Thursday, January 09, 2014

Chassis vs Signal earth on RS422 remotes

Grounding is essential to reliable operation of any RS422 connections. It is also the most overlooked and least understood. The easiest way to ground your RS422 equipment is to simply use "Earth" ground as your return path. Although easy this may not be the best method for grounding your application, because current leaking from equipment, electro-static discharge (ESD), and lightning all drive current through this path which results in high noise content. The reason for this increased noise level is due to the fact that "Earth" ground presents a relatively high resistance. RS422 is designed to operate normally with a ground potential difference of +/- 12 Volts. During normal operations this is typically not a problem, however during fault conditions or lightning strikes even within ½ mile the ground potential difference can reach hundreds and in some cases thousands of volts. This will most likely result in damage or failure of one or more devices on the RS422 router.

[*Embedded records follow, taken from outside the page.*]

$ cat src/rtl/serial_addsub_pkg.sv
// Shared types and constants for the bit-serial adder/subtractor.
package serial_addsub_pkg;

    typedef enum logic [1:0] {
        IDLE,
        SHIFT,
        DONE
    } state_t;

    localparam logic OP_ADD = 1'b0;
    localparam logic OP_SUB = 1'b1;

    // Bits needed to count 0..width-1.
    function automatic int cnt_width(input int width);
        return (width < 2) ? 1 : $clog2(width);
    endfunction

endpackage

$ cat src/rtl/serial_fa_cell.sv
// Combinational full-adder cell; the carry flop lives in the parent.
module serial_fa_cell (
    input  logic a,
    input  logic b,
    input  logic cin,
    output logic s,
    output logic cout
);

    assign s    = a ^ b ^ cin;
    assign cout = (a & b) | (a & cin) | (b & cin);

endmodule

$ cat src/rtl/serial_addsub.sv
// Bit-serial add/subtract, LSB first, one bit per clock with a start/busy/done handshake.
// Define SERIAL_ADDSUB_OVF_EN to compute the signed-overflow flag; otherwise ovf is tied to 0.
module serial_addsub
    import serial_addsub_pkg::*;
#(
    parameter int WIDTH = 8
) (
    input  logic             clk,
    input  logic             rst_n,
    input  logic             start,
    input  logic             op,
    input  logic [WIDTH-1:0] a,
    input  logic [WIDTH-1:0] b,
    output logic             busy,
    output logic             done,
    output logic [WIDTH-1:0] result,
    output logic             cout,
    output logic             ovf,
    output logic             s_bit,
    output logic             s_valid
);

    localparam int            CW   = cnt_width(WIDTH);
    localparam logic [CW-1:0] LAST = CW'(WIDTH - 1);

    state_t           state, state_next;
    logic [WIDTH-1:0] a_sr, b_sr;
    logic [CW-1:0]    cnt;
    logic             carry;
    logic             fa_s, fa_co;
    logic             load, last;

    serial_fa_cell u_fa (
        .a    (a_sr[0]),
        .b    (b_sr[0]),
        .cin  (carry),
        .s    (fa_s),
        .cout (fa_co)
    );

    assign last = (state == SHIFT) && (cnt == LAST);

    // NOTE: every output of this block gets a default first, so no path leaves a latch.
    always_comb begin
        state_next = state;
        load       = 1'b0;
        case (state)
            IDLE: begin
                if (start) begin
                    load       = 1'b1;
                    state_next = SHIFT;
                end
            end
            SHIFT: begin
                if (cnt == LAST) state_next = DONE;
            end
            DONE: begin
                if (start) begin
                    load       = 1'b1;
                    state_next = SHIFT;
                end else begin
                    state_next = IDLE;
                end
            end
            default: state_next = IDLE;
        endcase
    end

    // NOTE: sequential state uses non-blocking assignments so all flops update from pre-edge values.
    always_ff @(posedge clk or negedge rst_n) begin
        if (!rst_n) begin
            state <= IDLE;
        end else begin
            state <= state_next;
        end
    end

    // A's vacated MSBs collect the sum bits, so it ends up holding the result word.
    always_ff @(posedge clk or negedge rst_n) begin
        if (!rst_n) begin
            a_sr   <= '0;
            b_sr   <= '0;
            carry  <= 1'b0;
            cnt    <= '0;
            result <= '0;
            cout   <= 1'b0;
        end else begin
            if (load) begin
                a_sr  <= a;
                b_sr  <= (op == OP_SUB) ? ~b : b;
                carry <= op;
                cnt   <= '0;
            end else if (state == SHIFT) begin
                a_sr  <= {fa_s, a_sr[WIDTH-1:1]};
                b_sr  <= b_sr >> 1;
                carry <= fa_co;
                cnt   <= cnt + 1'b1;
            end
            if (last) begin
                result <= {fa_s, a_sr[WIDTH-1:1]};
                cout   <= fa_co;
            end
        end
    end

`ifdef SERIAL_ADDSUB_OVF_EN
    // During the last cycle the carry register holds the carry into the MSB.
    logic ovf_q;
    always_ff @(posedge clk or negedge rst_n) begin
        if (!rst_n) begin
            ovf_q <= 1'b0;
        end else if (last) begin
            ovf_q <= carry ^ fa_co;
        end
    end
    assign ovf = ovf_q;
`else
    assign ovf = 1'b0;
`endif

    assign busy    = (state == SHIFT);
    assign done    = (state == DONE);
    assign s_valid = busy;
    assign s_bit   = busy & fa_s;

endmodule

$ cat config.mk
export PLATFORM = sky130hd
export DESIGN_NAME = serial_addsub
export DESIGN_NICKNAME = d
export VERILOG_FILES = /design/src/rtl/serial_addsub_pkg.sv /design/src/rtl/serial_fa_cell.sv /design/src/rtl/serial_addsub.sv
export SDC_FILE = /design/constraint.sdc
export NUM_CORES = 1
export LEC_CHECK = 0
export CAP_MARGIN = 20
export CORE_MARGIN = 3
export CORE_UTILIZATION = 30
export CTS_BUF_LIST = sky130_fd_sc_hd__clkbuf_8
export DETAILED_ROUTE_END_ITERATION = 8
export DONT_BUFFER_PORTS = 1
export GPL_TIMING_DRIVEN = 0
export SYNTH_ARGS = -nofsm -noshare
export SYNTH_HDL_FRONTEND = slang
export SYNTH_SLANG_ARGS = --single-unit
$ cat constraint.sdc
create_clock -name clk -period 3.1 [get_ports clk]
set_input_delay 0.775 -clock clk [delete_from_list [all_inputs] [get_ports clk]]
set_output_delay 0.775 -clock clk [all_outputs]
set_load 0.02 [all_outputs]
### Yosys cells after proc, flatten, opt, wreduce, memory -nomap -nowiden

Index checks and enable logic that the tools add are counted.

| storage, ports and cells | value |
|---|---|
| register bits after elaboration | 31 |
| logic and storage cells | 42 |

| cells by class | value |
|---|---|
| equal/unequal tests | 5 |
| bitwise logic cells | 9 |
| muxes and demuxes | 15 |
| reduce and logical (&&, ||, !) cells | 5 |
| add/sub/neg operators | 1 |

Operator list:

| kind | number |
|---|---|
| $mux 8 | 5 |
| $not 8->8 | 1 |
| $mux 3 | 2 |
| $pmux 2 s3 | 1 |
| $mux 1 | 5 |
| $and 1x1->1 | 4 |
| $mux 2 | 2 |
| $add 3x1->3 const B | 1 |
| $eq 3x3->1 const B | 1 |
| $eq 2x1->1 const B | 1 |
| $eq 2x2->1 const B | 1 |
| $logic_not 2->1 | 1 |
| $ne 2x1->1 const B | 1 |
| $ne 2x2->1 const B | 1 |
| $or 1x1->1 | 2 |
| $reduce_and 2->1 | 1 |
| $reduce_bool 2->1 | 1 |
| $reduce_or 2->1 | 1 |
| $xor 1x1->1 | 2 |
| $logic_and 1x1->1 | 1 |

### Logic depth before layout (Yosys ltp)

| depth | value |
|---|---|
| depth in word-level cells | 5 |
| gate-level depth with buffers | 5 |

### Modules after synthesis

From an unflattened synthesis, not the netlist that was laid out.

| second synthesis, totals | value |
|---|---|
| cell total of the unflattened synthesis | 114 |
| area total of the unflattened synthesis | 1427.6 µm² |

Modules (own cells, without submodules):

| module | cells each | instances | area an instance (µm²) |
|---|---|---|---|
| serial_addsub | 113 | 1 | 1407.6 |
| serial_fa_cell | 1 | 1 | 20.0 |

### Worst setup path before layout

Ideal clock, no wire load.

| timing path | value |
|---|---|
| path type | register -> output |
| start | register carry |
| end | output port s_bit |
| arrival time | 1.155 ns |
| stages on the path, launching flop included | 3 |
| slack | 1.170 ns |
| cell sequence | dfrtp_1 -> fa_1 -> and2_1 |

| on the way | value |
|---|---|
| longest elaborated chain between the ends | 2 |

Ends and longest elaborated chain:

| item | RTL line | RTL |
|---|---|---|
| start, declared | serial_addsub.sv:29 | `logic carry;` |
| start signal, assigned | serial_addsub.sv:91 | `carry <= op;` |
| start signal, assigned | serial_addsub.sv:96 | `carry <= fa_co;` |
| $xor 1x1->1 | serial_fa_cell.sv:10 | `assign s = a ^ b ^ cin;` |
| via fa_s | serial_addsub.sv:30 | `logic fa_s, fa_co;` |
| $and 1x1->1 | serial_addsub.sv:124 | `assign s_bit = busy & fa_s;` |
| end, declared | serial_addsub.sv:19 | `output logic s_bit,` |

The timed path passes the listed nets, and every way through them passes these cells.

### Final worst setup path

Same ends and word-level chain as after synthesis.

==> impl_metrics.toml <==
[clock_network]
hold_buffers = 0
cts.sinks = 31
cts_setup_buffers = 0
cts_tree = "done"
cts_root_buf = "clkbuf_8"
cts-buffers-inserted = 5
insertion_delay_ns = 0.27
cts_buffer_depth = 2
path_clk_slew_ns = 0.06
post_cts_resized = 0
cts_max_level = 2

[synthesis]
yosysUniqueCellTypes = 26
synth.avg_cell_area_um2 = 12.5
synthArstFlopShare_pct = 100
synthFlopType = "dfrtp_1"
ys_ff_latch = 31
synth-seq-area-share_pct = 54.3
netlist_instances = 114
synth_most_common_cell = "dfrtp_1"
synthDominantCellAreaShare_pct = 54.3
synth_warnings = 0
synth_area_leaders = "dfrtp_1 54%, mux2_2 7.9%, a221o_1 5.6%, mux2i_1 4.9%, xnor2_1 4.3%"
synthTopCellsByCount = "31 x dfrtp_1, 10 x mux2_2, 8 x a221o_1, 8 x o21ai_0"
yosysTopAreaCell = "dfrtp_1"
synth_nets = 137
synth_edf_count = 0
synth_area_um2 = 1430

[global_routing]
grt_pass1_wl_mm = 4.50
grt_usage_pct = 11.0
antenna_found_initial = 0
grt_max_degree = 32
grt_pass1_vias = 922
grt-ovfl-total = 0

[routing]
viasPerCell = 4.87
routedWlPerCell_um = 15.6
drc = 0
drt_iter0_markers = 41
vias = 843
drt_pre_antenna_iters = 4
wl_mm = 2.70
ant_nets = 0

[final_layout]
drive_gt1_share_pct = 23.1
fin_nets = 144
fin_cells = 173
fillers = 441
n_antenna_cell = 0
areaGrowthSynthToFinish_pct = 10.7

[floorplan]
die-area_um2 = 5620
dieHeight_um = 75.0
dieWidth_um = 75.0
row_count = 24
core_um2 = 4470
ios = 34
initial_core_util_pct = 31.9

[placement]
dp.cells = 166
hpwl_mm = 2.04
port_buffers = 0
gp_congestion = 0.746

[pwr]
seqPwrFrac_pct = 45.7
p_per_area_nw_per_um2 = 1120
power.internal_w = 0.00112
p_leak_nw = 0.731
ir_worst_vdd_mv = 0.275
p_clk_share_pct = 17.2
switching_share_pct = 36.9
p_switching_w = 0.000655
pwr-share-comb_pct = 37.1
power.total_w = 0.00178

[critical_path]
start_kind = "register"
critPathKind = "register to output pin"
cp.arrival_ns = 1.50
cp_max_fo = 2
rr_worst_depth = 3
worst_ep_required_time_ns = 2.32
critPathCaptureType = "output pin"

[timing]
min_period_ns = 2.27
finalSetupViolations = 0
fin_tns_setup_ns = 0
skew_ns = 0.00397
max_freq_mhz = 440
rsz0062_at_grt = "no"
hold_viol = 0
fin_crit_sh_pct = 73.4
drv_slew = 0

[run]
cap_viol_max_count = 0

[worst_hold_path]
min_path_type = "primary input to asynchronous set/reset pin"

[outcome]
outcome = "finished, final reports clean"
-- registers in the layout, indices dropped and copies added, names as in the netlist --
name and cells:
state 2, cout 1, result 8, b_sr 8
carry 1, cnt 3, a_sr 8
-- metrics by stage --
step | instance area, µm² | utilization (%) | hold slack (ns) | setup slack (ns)
floorplan | 1430 | - | 0.470 | 1.17
global placement | 1490 | 33.4 | 0.480 | 1.11
detailed placement | 1490 | 33.4 | 0.480 | 1.10
CTS | 1580 | 35.3 | 0.186 | 0.803
global route | 1580 | 35.3 | 0.173 | 0.756
finish | 1580 | 35.3 | 0.195 | 0.825
-- metal layers --
metal | vias up | track usage (%) | share of wire, %
li1 | 403 | - | -
met1 | 406 | 14.1 | 43
met2 | 30 | 16.0 | 46
met3 | 4 | 4.54 | 8.8
met4 | 0 | 5.34 | 1.7
met5 | - | 0 | 0
-- power groups by stage --
| stage | Combinational (W) | Sequential [W] | Clock [W] |
|---|---|---|---|
| floorplan | 0.000566 | 0.000777 | 0 |
| global placement | 0.000640 | 0.000812 | 0 |
| detailed placement | 0.000667 | 0.000822 | 0 |
| CTS | 0.000671 | 0.000816 | 0.000319 |
| global route | 0.000741 | 0.000839 | 0.000339 |
| finish | 0.000659 | 0.000811 | 0.000306 |
-- cell type report --
| class | instances | area (µm²) | area share [%] |
|---|---|---|---|
| flip-flops and latches | 31 | 776 | 49.1 |
| multi-input cells | 71 | 573 | 36.3 |
| clock buffers | 6 | 82.6 | 5.23 |
| plain buffers | 10 | 71.3 | 4.51 |
| well taps | 52 | 65.1 | 4.12 |
| inverters | 2 | 7.51 | 0.475 |
| clock inverters | 1 | 5.00 | 0.317 |
-- cells in the final DEF (no fill, tap or decap), drive strengths merged, types with 2 or more instances in the layout --
master / count
a221o: 8
a22o: 4
buf: 9
clkbuf: 7
dfrtp: 31
ha: 2
inv: 2
mux2: 10
mux2i: 7
nand2: 8
nor2: 8
nor2b: 3
o21ai: 8
xnor2: 7
-- path summary, 6_finish.rpt --
kind	end	start	slack [ns]
max	s_bit	carry	0.83
min	result[5]	rst_n	0.19
max reg2reg	a_sr[7]	carry	1.58
min reg2reg	b_sr[7]	b_sr[7]	0.51
max in group asynchronous	state[0]	rst_n	2.82
min in group clk	b_sr[7]	b_sr[7]	0.51
-- worst max-delay path: stages (launching register included) --
cell,delay [ns]
dfrtp_1,0.40
fa_1,0.56
and2_1,0.27
-- cells by family (layout without fill, tap and decap cells) --
family | after synthesis | after routing | share of synthesized area [%]
simple gates | 21 | 21 | 7.63
xor+xnor | 8 | 8 | 4.91
buf+inv | 12 | 19 | 5.52
fa+ha+maj | 3 | 3 | 3.15
compound gates | 21 | 21 | 11.4
other cells | 1 | 1 | 0.263
flops | 31 | 31 | 54.3
mux | 17 | 17 | 12.8
Note: power is estimated with default switching activity, not from simulation.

In TV facilities I most often come across three methods of earthing;
  1. No earth - assume that the mains return is good (all equipment is class-1 and bolted into it's bay and that signal and chassis earths will be close)
  2. Use pins 1 and/or 9 on the 9-pin D-type to couple the chassis earths together; please, don't get me started about intentionally connecting mains earths between different areas! Do you like dealing with induced hum between different areas or buildings?!
  3. The best way; using pins 4 & 6 - the signal screens (it's what they're there for).
The job I'm finishing at the moment had a problem with Digital Rapids workstation which wouldn't run through the RS422 router although patching around the router worked - the PC could control a VTR. My first port of call was to test the cabling/router patch by sticking an old Sony RM450 edit controller at the back of the Rapids and pretend the RM450 was the workstation - all good; VTR control and timecode return worked fine (so Tx and Rx doing their things). 
So my first thought was to measure the impedance between the signal ground on the router and the mains earth - high Z so no return patch for the RS422 via the router if it was relying on the mains earth (scenarios 1 & 2 above) and since the router is optically isolated on it's data inputs I wasn't surprised. That is the way it should be done.
Now then; most PCs that are running video apps and have to control a piece of broadcast kit use an RS232 port with an external RS232-422 adaptor. These essentially just balance the Tx and Rx pins and there are several models. None of them (in my experience) actually use a pair of rep coils to properly balance rather they use a pair of op amps in a differential input configuration. This is fine but doesn't have the noise immunity that you get with coils (common mode rejection). What it does mean is that all of the noise immunity of the circuit comes from the electrostatic shielding of the earth and so you better get it right!
I cracked open the cheap'n'cheerful '232-422 adaptors supplied with the rapids and they had the screen connected to the shield of the 9-pin on the RS422 side (so relying on scenario 1 above). Moving that to pins 4 & 6 (scenario 3) fixed the problem. 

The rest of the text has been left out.